*** Opening of SUPPLIED RECORDS ***
[config.mk]
export PLATFORM = sky130hd
export DESIGN_NAME = shadow_xfer_ctrl
export DESIGN_NICKNAME = d
export VERILOG_FILES = /design/src/rtl/shadow_xfer_ctrl.sv
export SDC_FILE = /design/constraint.sdc
export NUM_CORES = 1
export LEC_CHECK = 0
export BUFFER_PORTS_ARGS = -buffer_cell sky130_fd_sc_hd__buf_2
export CAP_MARGIN = 20
export CORE_ASPECT_RATIO = 2
export CORE_MARGIN = 2
export CORE_UTILIZATION = 55
export CTS_CLUSTER_SIZE = 14
export DETAILED_ROUTE_END_ITERATION = 7
export GPL_ROUTABILITY_DRIVEN = 0
export HOLD_SLACK_MARGIN = 0.08
export PLACE_DENSITY_LB_ADDON = 0.1
export SLEW_MARGIN = 20
export SYNTH_ARGS = -nofsm -noshare
export SYNTH_HDL_FRONTEND = slang
export SYNTH_SLANG_ARGS = --single-unit
export TNS_END_PERCENT = 10
[constraint.sdc]
create_clock -name clk -period 3.2 [get_ports clk]
set_input_delay 0.48 -clock clk [delete_from_list [all_inputs] [get_ports clk]]
set_output_delay 0.48 -clock clk [all_outputs]
set_load 0.05 [all_outputs]
[src/rtl/shadow_xfer_ctrl.sv]
module shadow_xfer_ctrl #(
  parameter int VAL_W  = 16,
  parameter int CFG_W  = 16,
  parameter int MASK_W = 4
) (
  input  logic              clk,
  input  logic              rst_n,
  input  logic              val_wr,
  input  logic [VAL_W-1:0]  val_wdata,
  input  logic [2:0]        val_mode,
  input  logic              cfg_wr,
  input  logic [CFG_W-1:0]  cfg_wdata,
  input  logic [2:0]        cfg_mode,
  input  logic              cnt_zero,
  input  logic              cnt_peak,
  input  logic [MASK_W-1:0] zmask_cnt,
  input  logic [MASK_W-1:0] pmask_cnt,
  output logic [VAL_W-1:0]  val_active,
  output logic [VAL_W-1:0]  val_rdata,
  output logic              val_xfer,
  output logic [CFG_W-1:0]  cfg_active,
  output logic [CFG_W-1:0]  cfg_rdata,
  output logic              cfg_xfer
);

  logic [VAL_W-1:0] val_shadow;
  logic [CFG_W-1:0] cfg_shadow;
  logic             val_pend, cfg_pend;
  logic             zero_gated, peak_gated;
  logic             val_buf, cfg_buf, val_hit, cfg_hit;

  assign zero_gated = cnt_zero && (zmask_cnt == '0);
  assign peak_gated = cnt_peak && (pmask_cnt == '0);

  function automatic logic is_buffered(input logic [2:0] m);
    return (m != 3'd0) && (m != 3'd7);
  endfunction

  function automatic logic event_hit(input logic [2:0] m, input logic z, input logic p,
                                     input logic zg, input logic pg);
    case (m)
      3'd1:    return z;
      3'd2:    return p;
      3'd3:    return z | p;
      3'd4:    return zg;
      3'd5:    return pg;
      3'd6:    return zg | pg;
      default: return 1'b0;
    endcase
  endfunction

  assign val_buf = is_buffered(val_mode);
  assign cfg_buf = is_buffered(cfg_mode);
  assign val_hit = event_hit(val_mode, cnt_zero, cnt_peak, zero_gated, peak_gated) && val_pend;
  assign cfg_hit = event_hit(cfg_mode, cnt_zero, cnt_peak, zero_gated, peak_gated) && cfg_pend;

  assign val_rdata = val_buf ? val_shadow : val_active;
  assign cfg_rdata = cfg_buf ? cfg_shadow : cfg_active;

  always_ff @(posedge clk) begin
    if (!rst_n) begin
      val_shadow <= '0;
      val_active <= '0;
      val_pend   <= 1'b0;
      val_xfer   <= 1'b0;
    end else begin
      val_xfer <= 1'b0;
      if (!val_buf) begin
        val_pend <= 1'b0;
        if (val_wr) begin
          val_shadow <= val_wdata;
          val_active <= val_wdata;
        end
      end else begin
        if (val_hit) begin
          val_active <= val_shadow;
          val_xfer   <= 1'b1;
        end
        if (val_wr) begin
          val_shadow <= val_wdata;
          val_pend   <= 1'b1;
        end else if (val_hit) begin
          val_pend <= 1'b0;
        end
      end
    end
  end

  always_ff @(posedge clk) begin
    if (!rst_n) begin
      cfg_shadow <= '0;
      cfg_active <= '0;
      cfg_pend   <= 1'b0;
      cfg_xfer   <= 1'b0;
    end else begin
      cfg_xfer <= 1'b0;
      if (!cfg_buf) begin
        cfg_pend <= 1'b0;
        if (cfg_wr) begin
          cfg_shadow <= cfg_wdata;
          cfg_active <= cfg_wdata;
        end
      end else begin
        if (cfg_hit) begin
          cfg_active <= cfg_shadow;
          cfg_xfer   <= 1'b1;
        end
        if (cfg_wr) begin
          cfg_shadow <= cfg_wdata;
          cfg_pend   <= 1'b1;
        end else if (cfg_hit) begin
          cfg_pend <= 1'b0;
        end
      end
    end
  end

endmodule

Yosys cells after proc, flatten, opt, wreduce, memory -nomap -nowiden
Index checks and enable logic that the tools add are counted.
- flip-flop bits (word level): 68
- input port bits: 52
- output and inout bits: 66
- equal/unequal tests: 16
- muxes and demuxes: 16
- bitwise logic cells: 2
- reductions and logical operators: 18
- operators with widths (operator ; count):
    16-bit two-way mux ; 8
    3-bit equality test (second input constant) ; 6
    3-bit by 2-bit equality test with 1-bit output (second input constant) ; 4
    1-bit case mux with 6 select lines ; 2
    4-bit logical NOT ; 2
    2-bit AND reduction ; 4
    2-bit nonzero test ; 4
    3-bit by 1-bit equality test with 1-bit output (second input constant) ; 2
    1-bit logical AND ; 6
    1-bit two-way mux ; 6
    3-bit != test (second input constant) ; 2
    3-bit nonzero test ; 2
    2-bit by 1-bit != test with 1-bit output (second input constant) ; 2
    1-bit OR ; 2

Logic depth before layout (Yosys ltp)
Gate-level depths: netlist of the first run.
- depth after elaboration: 7
- mapped depth: 7

Worst setup path after synthesis of the first run
No wires, ideal clock.
- kind: input to output
- start point: in val_mode[2]
- end point: out val_rdata[10]
- data arrival time: 2018 ps
- path slack: 702 ps
- cell stages on the path: 6
- path buffers: 3
- path through: clkbuf_1 -> or3_1 -> clkbuf_1 -> nand2_1 -> clkbuf_1 -> a21o_1
- cells in the longest elaborated chain, start to end: 3
- RTL lines (element ; RTL line ; source):
    start: declaration ; 10 ; input logic [2:0] val_mode,
    3-bit != test / 3-bit nonzero test (equally long branches) ; 36 ; return (m != 3'd0) && (m != 3'd7);
    1-bit logical AND * ; 36 ;
    16-bit two-way mux * ; 57 ; assign val_rdata = val_buf ? val_shadow : val_active;
    end: declaration ; 19 ; output logic [VAL_W-1:0] val_rdata,
Every way passes the cells marked *; elsewhere a longest branch is shown, timed or not.

Final worst setup path of the first run
- start point: in cfg_mode[2]
- end point: out cfg_rdata[3]
- cells in the longest elaborated chain, start to end: 3
- RTL lines (element ; RTL line ; source):
    start: declaration ; 13 ; input logic [2:0] cfg_mode,
    3-bit != test / 3-bit nonzero test (equally long branches) ; 36 ;
    1-bit logical AND * ; 36 ;
    16-bit two-way mux * ; 58 ; assign cfg_rdata = cfg_buf ? cfg_shadow : cfg_active;
    end: declaration ; 22 ; output logic [CFG_W-1:0] cfg_rdata,
Marked as above.

==> metrics.md, run 1 <==
| Metric | Value |
|---|---|
| Worst slack at placement | about 0.71 ns |
| Top cells by area, synth | dfxtp_1 (36%), mux2i_1 (17%), a21o_1 (6.4%) |
| Commonest cells after routing, fill and taps aside | buf_2 (117), dfxtp_1 (68), mux2i_1 (64) |
| CP Capture Type | output pin |
| Clk pin slew, worst setup/hold paths | 0.05 ns |
| Layout fillers | 573 |
| Skew final | 0.00445 ns |
| Data arrival, critical path | around 2.0 ns |
| Die ar. | around 7500 um2 |
| Grt total ovfl | 0 |
| Wire length of the first global-routing pass | around 14000 um |
| Setup ws final | 0.704 ns |
| Non-filler cells, final | between 600 and 700 |
| Port-buffer cells | 117 |
| Ratio of cells with drive above 1 in the final layout | 29.8% |
| Min-Delay Path Class | input port to register |
| Hold buffer count at CTS | 0 |
| # Max-Cap Violations | 0 |
| Post-synth cell types | 32 |
| CP Data Required Time | between 2 and 3 ns |
| Mapped Area | 3740 um2 |
| Post-Place Cells | approximately 600 |
| Final worst path period need | roughly 2.5 ns |
| Crit path cell chain | buf_2, or3_1, buf_4, nand2_1, buf_4, a21o_1, buf_2 |
| Period utilisation layout | 78.0% |
| Register area share after synthesis | approximately 36% |
| Nets | around 560 |
| F_max | 401 MHz |
| Leakage power | around 2.6 nW |
| Antenna Cells | 0 |
| Setup bufs post-CTS | 0 |
| Syn Nets | 462 |
| Initial Util | 56.5% |
| DP Area | 4330 um2 |
| Post-Synthesis Cells | 410 |
| Router iterations before antenna repair | 4 |
| Max_slew headroom | roughly 29% |
| Final hold slack | around 0.42 ns |
| CORE AREA | 6620 um2 |
| IO Pins | 118 |
| Startpoint types | input port |
| Hold Fails Final Rpt | 0 |
| Clock sink count | about 70 |
| Detailed Place HPWL | between 6000 and 7000 um |
| CTS H-tree depth | 3 |
| Root buffer cell | clkbuf_16 |
| Pwr/cell area | 526 nW/um2 |
| Die X | 62.3 um |
| Final ANT Viol Nets | 0 |
| Initial antenna violation count | 0 |
| Delay of the slowest cell on the worst path | 0.37 ns |
| Largest net degree at the start of global routing | 51 |
| Max clock buf depth | 2 |
| Vias | ~3.3k |
| Setup_tns | 0 ns |
| Top delay family on crit path | buffers and inverters |
| Wire per inst | 14.5 um |
| Status | complete, no violations |
| Final slew viol count | 0 |
| Syn_area_per_cell | around 9 um2 |
| TritonCTS clock tree | built |
| Skew-Pair Late Insertion Delay | 0.33 ns |
| Commonest non-fill, non-tap cell in the layout | buf_2 |
| RSZ-0062 raised after global routing | no |
| Measured slew at the worst slew-check pin | 1.06 ns |
| Drt total wl | a little under 9000 um |
| PostCTS Resize Cnt | 0 |
| Synth warn | 0 |
| Yosys top cell by area | dfxtp_1 |
| Area grow syn2layout | 24.6% |
| Crit-path slowest cell | or3_1 |
| GR Util All Layers | 23.5% |
| Critical path class | input port to output pin |
| DR vias/cell | 5.48 |
| Maximum vdd drop | 497 uV |
| Die extent in y | ~120 um |
| Number of global-route vias before repair | 3123 |
| Final setup violation count | 0 |
| Worst-path maximum fanout | 34 |
| Final Cell Area | around 4700 um2 |
| Iter 0 DRT Violations | about 210 |
| Buf/Inv on CP | 4 |
| Synth top area share | 36.4% |
| Cts bufs inserted | 9 |
| Std-Cell Rows | 42 |
| DRC viols | 0 |
| Yosys reg bits | 68 |
## flip-flops by register name, summed over array words and instances (netlist names)
register	flops
cfg_active	16
cfg_shadow	16
val_active	16
val_shadow	16
cfg_pend	1
cfg_xfer	1
val_pend	1
val_xfer	1
## cell usage after synthesis
cell type and instances:
a2111oi_4 2, a21boi_0 26, a21boi_1 6, a21o_1 32, a21oi_1 2, a22oi_2 2
a31oi_1 2, and3_1 32, and3_4 2, buf_1 2, buf_2 5, buf_6 2
clkbuf_1 28, dfxtp_1 68, inv_1 4, mux2i_1 64, nand2_1 36, nand2b_1 1
nand3_1 6, nand4_1 4, nor2b_1 33, nor3_1 1, nor3_4 2, nor4_2 2
nor4b_2 2, o21ai_0 23, o21ai_1 9, o311ai_1 2, or3_1 5, or4b_1 2
or4b_4 1, xor2_1 2
## per-stage QoR
step	utilization, %	power, mW
finish	70.4	2.45
global route	70.4	2.54
CTS	70.4	2.48
detailed placement	65.5	1.40
global placement	65.5	1.39
floorplan	-	1.28
## routing by layer
layer	routed length, um	GRT usage [%]	up-vias	part of all wire [%]
li1	-	-	1649	-
met5	0	0	-	0
met1	3430	25.1	1553	39
met4	179	11.5	0	2.1
met2	4770	43.3	79	55
met3	348	4.93	13	4.0
## kinds of logic after synthesis
logic type	count (synthesis)	synth area share, %
buffers and inverters	41	4.69
and+or+nand+nor	129	21.0
xor gates and xnor gates	2	0.469
AOI/OAI and AO/OA	106	20.3
DFF	68	36.4
muxes	64	17.1
## final timing paths
| kind | start | end | slack, ns | cells past startpoint |
|---|---|---|---|---|
| max | cfg_mode[2] | cfg_rdata[3] | 0.70 | 7 |
| min | cfg_wdata[11] | cfg_shadow[11] | 0.42 | 3 |
| max reg2reg | val_pend | val_active[12] | 1.30 | 4 |
| min reg2reg | val_active[14] | val_active[14] | 0.47 | 2 |
## cell type report
| cell class | instances | area (um2) | share of cell area (%) |
|---|---|---|---|
| clock buffer | 11 | 253 | 5.42 |
| multi-input combinational | 301 | 2200 | 47.3 |
| timing repair buffer | 125 | 646 | 13.9 |
| inverter | 4 | 15.0 | 0.322 |
| clock inverter | 4 | 72.6 | 1.56 |
| tap | 88 | 110 | 2.36 |
| sequential | 68 | 1360 | 29.2 |
## power breakdown
part	switching (mW)	total [mW]	internal [mW]
Clock	0.352	1.07	0.718
Combinational	0.310	0.469	0.159
Sequential	0.0225	0.911	0.888
Total	0.684	2.45	1.77
## worst reg2reg max path, stage by stage, from the launching register on
cell	delay, ns
dfxtp_1	0.33
inv_1	0.13
o311ai_1	0.18
nor3_4	0.89
mux2i_1	0.30
Note: power is estimated with default switching activity, not from simulation.
==> run 2: changes to the inputs <==
Settings changed: CORE_UTILIZATION 55 to 51.
Clock period 3.2 ns to 2.3 ns, I/O delays scaled along.
==> metrics.md, run 2 (synthesis gave the netlist of run 1 again) <==
| Metric | Value |
|---|---|
| WHS Endpoint | val_shadow[4] |
| Pwr/cell area | 726 nW/um2 |
| Commonest cells after routing, fill and taps aside | buf_2 (117), dfxtp_1 (68), mux2i_1 (64) |
| Non-filler cells, final | ~620 |
| GR Util All Layers | 22.6% |
| Iter 0 DRT Violations | 134 |
| Die ar. | 8070 um2 |
| Post-Place Cells | 600 |
| # Max-Cap Violations | 0 |
| Drt total wl | 8650 um |
| Period utilisation layout | 93.2% |
| DRC viols | 0 |
| Worst slack at placement | roughly 0.10 ns |
| Cts bufs inserted | 9 |
| Startpoint types | input port |
| Status | complete, no violations |
| Final setup violation count | 0 |
| Max_slew headroom | 30.9% |
| Vias | 3283 |
| Final core occ | 66.7% |
| Worst-path maximum fanout | 12 |
| Setup_tns | 0 ns |
| CP Capture Type | output pin |
| Grt total ovfl | 0 |
| Maximum vdd drop | 579 uV |
| DP Area | approximately 4400 um2 |
| Worst r2r dst | cfg_active[7] |
| Antenna Cells | 0 |
| Max clock buf depth | 2 |
| Initial Util | a little over half |
| Number of global-route vias before repair | approximately 3.1k |
| Commonest non-fill, non-tap cell in the layout | buf_2 |
| Largest net degree at the start of global routing | 36 |
| RSZ-0062 raised after global routing | no |
| Measured slew at the worst slew-check pin | 1.03 ns |
| Clock sink count | 68 |
| Die extent in y | 125 um |
| WHS Path Cells | 3 |
| Min-Delay Path Class | input port to register |
| Critical path class | input port to output pin |
| Root buffer cell | clkbuf_16 |
| Final Cell Area | 4780 um2 |
| DR vias/cell | 5.33 |
| PostCTS Resize Cnt | 0 |
| Final ANT Viol Nets | 0 |
| IO Pins | 118 |
| Clk pin slew, worst setup/hold paths | 0.06 ns |
| Final worst path period need | approximately 2.1 ns |
| TritonCTS clock tree | built |
| CP Data Required Time | a little under 2 ns |
| Port-buffer cells | 117 |
| Critical R2R Launch | cfg_pend |
| Area grow syn2layout | 27.8% |
| Setup bufs post-CTS | 0 |
| R2R depth | 4 |
| Wire per inst | 14.0 um |
| Nets | 571 |
| Initial antenna violation count | 0 |
| Skew-Pair Late Insertion Delay | ~0.33 ns |
| Reg2reg setup slack | 0.41 ns |
| Skew final | between 0.004 and 0.005 ns |
| CORE AREA | 7160 um2 |
| Die X | 64.5 um |
| CTS H-tree depth | 3 |
| Wire length of the first global-routing pass | 14600 um |
| Ratio of cells with drive above 1 in the final layout | a little under a third |
| Setup ws final | 0.157 ns |
| Hold buffer count at CTS | 0 |
| Hold Fails Final Rpt | 0 |
| Data arrival, critical path | 1.80 ns |
| F_max | 467 MHz |
| Final slew viol count | 0 |
| Router iterations before antenna repair | 4 |
| Leakage power | ~2.6 nW |
| Detailed Place HPWL | 6040 um |
| Std-Cell Rows | 44 |
| Hold_sp | val_wdata[4] |
run 2: cell count changes in the layout (fill, tap and decap cells not counted):
cell / delta
buf_4: +8
buf_12: +2
clkbuf_1: +1
clkbuf_8: +1
clkinv_2: -1
run 2: power breakdown:
| group | internal (mW) | switching, mW | leakage [nW] |
|---|---|---|---|
| Clock | 1.04 | 0.492 | 0.162 |
| Combinational | 0.238 | 0.433 | 1.90 |
| Sequential | 1.24 | 0.0317 | 0.556 |
run 2: metal layers:
metal,part of all wire (%),track usage [%],vias to the layer above
met2,47,34.4,90
met3,5.1,5.40,17
li1,-,-,1677
met4,2.3,10.4,0
met1,46,29.9,1499
met5,0,0,-
run 2: area by class of cell:
cell class / count / area (um2)
Clock buffer: 13 / 270
Tap cell: 92 / 115
Fill cell: 617 / 2380
Clock inverter: 3 / 67.6
Timing Repair Buffer: 135 / 746
Inverter: 4 / 15.0
Sequential cell: 68 / 1360
Multi-Input combinational cell: 301 / 2200
run 2: stage by stage:
step | power (mW) | hold WS (ns)
final | 3.47 | 0.288
after global routing | 3.60 | 0.287
after CTS | 3.50 | 0.279
after detailed placement | 1.96 | 0.467
after global placement | 1.96 | 0.459
after floorplan | 1.79 | 0.473
run 2: worst max-delay path by stage:
stage,from,to,slack (ns),cells past startpoint
floorplan,val_mode[2],val_rdata[10],0.07,6
finish,val_mode[0],val_rdata[13],0.16,6
global placement,val_mode[0],val_active[3],0.16,5
CTS,val_mode[0],val_rdata[11],0.16,6
detailed placement,val_mode[0],val_active[3],0.10,5
global route,val_mode[0],val_rdata[1],0.08,6
run 2: worst max-delay path, stage by stage:
cell and delay, ns:
buf_2 0.15, or3_1 0.51, buf_4 0.24, and3_1 0.20, a21o_1 0.15, buf_2 0.20
==> run 3: changes to the inputs <==
Settings changed: ABC_AREA set to 1.
==> metrics.md, run 3 <==
| Metric | Value |
|---|---|
| Skew-Pair Late Insertion Delay | between 0.3 and 0.4 ns |
| Hold buffer count at CTS | 0 |
| DRC viols | 0 |
| Final ANT Viol Nets | 0 |
| Grt total ovfl | 0 |
| Final Cell Area | 4380 um2 |
| Router iterations before antenna repair | 5 |
| Mapped Area | 3540 um2 |
| Pwr/cell area | around 810 nW/um2 |
| Yosys reg bits | 68 |
| CTS H-tree depth | 3 |
| Startpoint types | input port |
| FFs w/ async S/R, synth | 0% |
| Cts bufs inserted | 9 |
| Measured slew at the worst slew-check pin | between 0.5 and 0.6 ns |
| Syn_area_per_cell | around 6.6 um2 |
| Final setup violation count | 0 |
| Clock sink count | 68 |
| Sw Ratio | between 30% and 40% |
| Die ar. | 7660 um2 |
| Clock share of power | 35.9% |
| Top Layer Used | met4 |
| Pint | 2.28 mW |
| Met3 Wirelength | between 500 and 600 um |
| DR vias/cell | 5.08 |
| Sequential power share | 37.3% |
| Register area share after synthesis | 38.5% |
| Std-Cell Rows | 43 |
| # Max-Cap Violations | 0 |
| Final worst path period need | approximately 2.0 ns |
| Delay of the slowest cell on the worst path | 0.31 ns |
| Non-filler cells, final | 730 |
| Number of global-route vias before repair | 3174 |
| Die X | 62.9 um |
| Wire per inst | around 11 um |
| Commonest non-fill, non-tap cell in the layout | buf_2 |
| Max_slew headroom | 62.9% |
| Detailed Place HPWL | 5650 um |
| Min-Delay Path Class | input port to register |
| Share of power burned in combinational logic | 26.8% |
| Iter 0 DRT Violations | ~270 |
| Crit path cell chain | buf_2, or2_4, nand2_4, nand2_2, o21ai_0, buf_2 |
| Initial Util | 51.8% |
| Drt total wl | slightly above 8000 um |
| Hold Fails Final Rpt | 0 |
| Period utilisation layout | about nine tenths |
| Synth warn | 0 |
| Final hold slack | roughly 0.25 ns |
| Area grow syn2layout | 23.8% |
| Setup ws final | about 0.26 ns |
| Post-Synthesis Cells | ~530 |
| F_max | 490 MHz |
| DP Area | 4100 um2 |
| CP Capture Type | output pin |
| TritonCTS clock tree | built |
| Worst-path maximum fanout | 33 |
| CORE AREA | 6830 um2 |
| Nets | around 690 |
| RSZ-0062 raised after global routing | no |
| Buf/Inv on CP | 2 |
| Crit-path slowest cell | nand2_2 |
| Setup bufs post-CTS | 0 |
| Setup_tns | 0 ns |
| Top FF cell, synth | dfxtp_1 |
| Worst slack at placement | 0.266 ns |
| Layout fillers | a little under 700 |
| Critical path class | input port to output pin |
| Ratio of cells with drive above 1 in the final layout | 26.1% |
| Critical R2R Launch | val_pend |
| Sw power | 1.25 mW |
| Maximum vdd drop | 554 uV |
| Skew final | 0.00462 ns |
| Port-buffer cells | 117 |
| Commonest cells after routing, fill and taps aside | buf_2 (117), nand2_1 (95), nor2_1 (80) |
| Post-synth cell types | 20 |
| Top cells by count, synth | nand2_1 (95), nor2_1 (80), dfxtp_1 (68) |
| Root buffer cell | clkbuf_16 |
| GR Util All Layers | 22.1% |
| Hold_sp | val_wdata[2] |
| Syn Nets | a little under 600 |
| Vias | 3705 |
| Top delay family on crit path | simple AND/OR/NAND/NOR gates |
| Met2 Wirelength | 3920 um |
| PostCTS Resize Cnt | 0 |
| Post-Place Cells | between 700 and 800 |
| Initial antenna violation count | 0 |
| Yosys top cell by area | dfxtp_1 |
| Number of synthesized flops with an enable pin | 0 |
| Top cells by area, synth | dfxtp_1 (38%), nand2_1 (10%), o21ai_0 (9.3%) |
| Leakage power | 2.39 nW |
| Synth top area share | 38.5% |
| IO Pins | 118 |
| Die extent in y | 122 um |
| Crit path from | val_mode[0] |
| Clk pin slew, worst setup/hold paths | 0.06 ns |
| Largest net degree at the start of global routing | 34 |
| Antenna Cells | 0 |
| Data arrival, critical path | 1.70 ns |
| Wire length of the first global-routing pass | 13700 um |
| CP Data Required Time | 1.96 ns |
| Final slew viol count | 0 |
| Most used cell, CP | buf_2 |
| Top-count cell post-synth | nand2_1 |
| Max clock buf depth | 2 |
| Metal1 wirelength | approximately 3700 um |
| Status | complete, no violations |
-- run 3: cell types whose count changed in the layout (fill, tap and decap cells not counted), moves of 32 or more --
cell     before  now
mux2i_1      64    0
nor2_1        0   80
nand3_1       6   45
nand2_1      36   95
nor2b_1      33    0
a21oi_1       2   50
and3_1       32    0
inv_1         4   52
a21o_1       32    0
o21ai_0      23   66
-- run 3: final cells by class --
class	instances	area [um2]	area share [%]
multi-input cells	375	1760	40.3
flip-flops and latches	68	1360	31.1
repair buffers	127	661	15.1
clock buffers	10	239	5.46
inverters	54	203	4.63
well taps	90	113	2.57
clock inverters	6	38.8	0.886
-- run 3: path summary, 6_finish.rpt --
kind                                       end  slack (ns)  cells past startpoint
worst max register to register  val_active[13]        1.23                      4
worst max-delay path              val_rdata[4]        0.26                      6
worst min register to register   cfg_shadow[0]        0.50                      2
worst min-delay path             val_shadow[2]        0.25                      3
*** Close of SUPPLIED RECORDS ***
EXERCISE DESCRIPTION »
After identifying the lines above that contain "power", copy each one.

RESPONSE BOX »
| Leakage power | around 2.6 nW |
step	utilization, %	power, mW
## power breakdown
Note: power is estimated with default switching activity, not from simulation.
| Leakage power | ~2.6 nW |
run 2: power breakdown:
step | power (mW) | hold WS (ns)
| Clock share of power | 35.9% |
| Sequential power share | 37.3% |
| Share of power burned in combinational logic | 26.8% |
| Sw power | 1.25 mW |
| Leakage power | 2.39 nW |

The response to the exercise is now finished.